In September AWS rolled its Cloud Digital Interface (CDI), a network technology that, thanks to a software development kit, will allow for Amazon partners to build live video solutions in the cloud, opening up a whole host of new ways for sports content to be produced and distributed. And a proof of concept involving AWS, LTN, and Grabyo at a football game in California earlier this month was a hint of what is to come. “This was the first time we were able to do a full end-to-end and live sports workflow,” says David Griggs, Senior Product Manager, AWS Elemental.

A production test of AWS CDI with Grabyo and LTN showed how the cloud can be used to create three separate outputs from one feed.

The test involved camera signals sent from a football stadium via LTN Transport to a production facility in Kansas City where they were used to create a clean feed. That clean feed was then sent to CDI via AWS MediaConnect and AWS MediaLive where Grabyo, also operating on the AWS CDI, produced three outputs with three different graphical looks thanks to Singular Live. Those three feeds were then sent back out via LTN for distribution.

Colin Moran, VP of Product Management, LTN Create, says the LTN Flex centralized production infrastructure was used to create the clean feed. An LTN cloud-based router, for example, allows for unlimited sources to be distributed where needed, and with Amazon CDI, uncompressed live video signals can easily be delivered to a variety of cloud-based production tools.

“The number of variations of this is limitless,” he says. “We could be creating tens, if not potentially hundreds, of different variations from this production output in the future.”

Gareth Capon, CEO, Grabyo, agrees.

“You are essentially taking one high-fidelity stream and then replicating it three times, moving it into three different production instances with low latency on an uncompressed basis and then repackaging that with different graphics and sending it back over AWS and back into the LTN network for presentation.”

LTN, for example, can take those three feeds and send them to potentially thousands of end points, including local broadcast stations, MVPDs, a virtual MVPD, or other digital and social platforms.

“A very common next step in the process would be to handoff to a copyright protection system which would put in all the protections and then hand it off to a platform downstream,” says Rick Young, SVP & Head of Global Products, LTN Global.

Capon says that the broader opportunity is the demand for live content is only going up and as platforms, devices, and bandwidth get better the demand for high-quality production is also increasing. The challenge is how to do that cost effectively and Griggs says a key benefit of CDI is scalability is far less constrained.

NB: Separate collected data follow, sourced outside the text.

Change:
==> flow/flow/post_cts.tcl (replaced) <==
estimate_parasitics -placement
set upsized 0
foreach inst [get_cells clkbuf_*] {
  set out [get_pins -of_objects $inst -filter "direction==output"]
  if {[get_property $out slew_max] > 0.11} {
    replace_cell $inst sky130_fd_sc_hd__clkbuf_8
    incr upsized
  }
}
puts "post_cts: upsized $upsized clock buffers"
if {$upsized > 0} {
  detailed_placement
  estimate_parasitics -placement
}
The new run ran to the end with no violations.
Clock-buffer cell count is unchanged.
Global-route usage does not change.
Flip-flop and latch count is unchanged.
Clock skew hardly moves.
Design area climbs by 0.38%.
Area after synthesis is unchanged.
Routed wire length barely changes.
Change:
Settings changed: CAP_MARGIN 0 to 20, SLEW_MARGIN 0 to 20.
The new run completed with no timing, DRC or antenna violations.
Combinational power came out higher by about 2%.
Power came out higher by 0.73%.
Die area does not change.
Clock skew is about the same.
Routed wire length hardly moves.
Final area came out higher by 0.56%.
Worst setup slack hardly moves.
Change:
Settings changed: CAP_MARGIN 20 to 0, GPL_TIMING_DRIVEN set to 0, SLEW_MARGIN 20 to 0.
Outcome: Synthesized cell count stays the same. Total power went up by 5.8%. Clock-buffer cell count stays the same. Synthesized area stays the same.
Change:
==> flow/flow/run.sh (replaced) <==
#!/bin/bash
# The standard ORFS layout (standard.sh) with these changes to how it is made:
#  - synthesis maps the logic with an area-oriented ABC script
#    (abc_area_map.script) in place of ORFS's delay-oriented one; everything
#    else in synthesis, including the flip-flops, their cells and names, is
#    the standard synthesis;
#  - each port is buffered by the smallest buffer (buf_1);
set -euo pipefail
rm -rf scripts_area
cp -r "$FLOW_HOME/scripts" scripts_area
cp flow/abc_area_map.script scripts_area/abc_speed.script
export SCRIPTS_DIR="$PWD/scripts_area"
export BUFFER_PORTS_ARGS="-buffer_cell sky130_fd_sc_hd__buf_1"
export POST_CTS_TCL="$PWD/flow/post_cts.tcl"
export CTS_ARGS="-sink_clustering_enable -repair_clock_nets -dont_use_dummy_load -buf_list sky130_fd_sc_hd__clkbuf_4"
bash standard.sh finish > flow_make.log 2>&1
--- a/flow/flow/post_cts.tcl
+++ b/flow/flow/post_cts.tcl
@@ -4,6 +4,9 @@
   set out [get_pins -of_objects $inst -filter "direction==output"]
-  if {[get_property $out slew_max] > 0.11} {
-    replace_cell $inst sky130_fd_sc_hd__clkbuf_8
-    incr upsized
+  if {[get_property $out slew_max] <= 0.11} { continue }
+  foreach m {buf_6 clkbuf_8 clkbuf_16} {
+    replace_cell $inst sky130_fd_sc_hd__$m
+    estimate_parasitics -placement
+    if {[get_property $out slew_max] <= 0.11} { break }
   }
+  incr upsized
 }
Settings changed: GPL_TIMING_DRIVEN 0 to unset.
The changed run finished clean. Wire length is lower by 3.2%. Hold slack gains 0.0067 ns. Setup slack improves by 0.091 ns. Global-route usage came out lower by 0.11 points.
This is an optimization exercise on Yosys and OpenROAD, whose aim is small area, not a production implementation.
Only simulation tests tie the RTL to the original design; equivalence was not proved.
No activity file was given, so power comes from the tool's default toggle rates.

==> flow/design.v (outline; a module is shown in full before it is edited, if it fits) <==
// module tetromino_offsets: 89 lines
// module tetromino_cell0: 41 lines
// module tetromino_rotate_datum: 162 lines
// module seven_permute: 119 lines
// module text_display: 120 lines
// module score_display: 85 lines
// module glyph_row: 161 lines
// module vga_sync: 82 lines
// module tetris_top: 1118 lines
module tetris_top(
    input clk,  
    input reset_n,  
    input [3:0] usr_btn,
    input [3:0] usr_sw,
    output [3:0] usr_led,
    output VGA_HSYNC, VGA_VSYNC,
    output [3:0] VGA_RED, VGA_GREEN, VGA_BLUE
);
  // ...
==> flow/run.sh <==
#!/bin/bash
# synth_recipe.tcl (not shown) runs the flow's synth.tcl, then flattens the netlist and writes it again
# the make line also repeats each setting of config.mk as NAME=value (left out here)
make -C /OpenROAD-flow-scripts/flow DESIGN_CONFIG=/design/flow/config.mk WORK_HOME=/design/flow/orfs CLKGATE_MAP_FILE= SYNTH_SCRIPT=/design/flow/synth_recipe.tcl finish
==> flow/config.mk <==
export PLATFORM = sky130hd
export DESIGN_NAME = tetris_top
export DESIGN_NICKNAME = tetris_top
export VERILOG_FILES = /design/flow/design.v
export SDC_FILE = /design/flow/constraint.sdc
export NUM_CORES = 4
export LEC_CHECK = 0
export ABC_AREA = 1
export CAP_MARGIN = 5
export CORE_MARGIN = 2
export CORE_UTILIZATION = 45
export CTS_BUF_LIST = sky130_fd_sc_hd__clkbuf_16
export CTS_CLUSTER_DIAMETER = 90
export CTS_CLUSTER_SIZE = 20
export PLACE_DENSITY = 0.6
export SLEW_MARGIN = 5
==> flow/constraint.sdc <==
create_clock -name core_clock -period 28.0 [get_ports {clk}]
set_input_delay 5.6000 -clock core_clock [delete_from_list [all_inputs] [get_ports {clk}]]
set_output_delay 5.6000 -clock core_clock [all_outputs]
set_load 0.01 [all_outputs]
==> key figures, run 1 <==
Cells and area
  • # clk buffers: 59
  • Area Growth Syn to Fin: 6.63%
  • Cell Count, Final, Fillers Out: 8034
  • Comb_multi_in: 4567
  • Non-clk buf share: 1.32%
  • Biggest register: board
  • Share of layout cells above drive strength 1: 3.85%
  • Non-clock buffer count: 91

Worst hold path
  • Hold Path End: ph_p$_DFF_P_
  • Hold_sp: ph_p$_DFF_P_

Synth
  • EDFF count, synth: 712
  • Area contributors post-synth: edfxtp_1 40%, nand2_1 12%, dfxtp_1 10%
  • Compound-gate portion of the synthesized area: 10.7%

Drt
  • Drt first pass iters: 6
  • Routed vias: 44800
  • Metal3 WL: 12.1 mm

Power
  • Combinational Power: 0.194 mW
  • Tot Pwr: 2.68 mW

Setup path
  • Worst r2r path cells: 46
  • Number of cells on the critical path: 46

Timing
  • Slew headroom: 19.7%
  • Setup WS post-layout: 6.50 ns

GRT
  • Met2 Resource Use GR: 45.0%
  • All-Layer GR Usage: 27.1%

Placed design
  • Placed cell count: 7906
  • Pre-CTS setup slack: 6.49 ns

Outcome
  • Run status: no timing/DRC/antenna violations

CTS
  • CTS buffer count: 58
  • Post-CTS resize count: 0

“You can grow and shrink your cloud-based broadcast production infrastructure based on the requirements of the event instead of having to pre-provision for an infrastructure you think you may need in the future,” he adds. “This turns the whole operational paradigm on its head both operationally and commercially.”

Adds Young: “The thing that is super exciting about this is the ability to do just about anything with these workflows which five years ago we all would have been saying ‘someday’ and now we’re doing it.”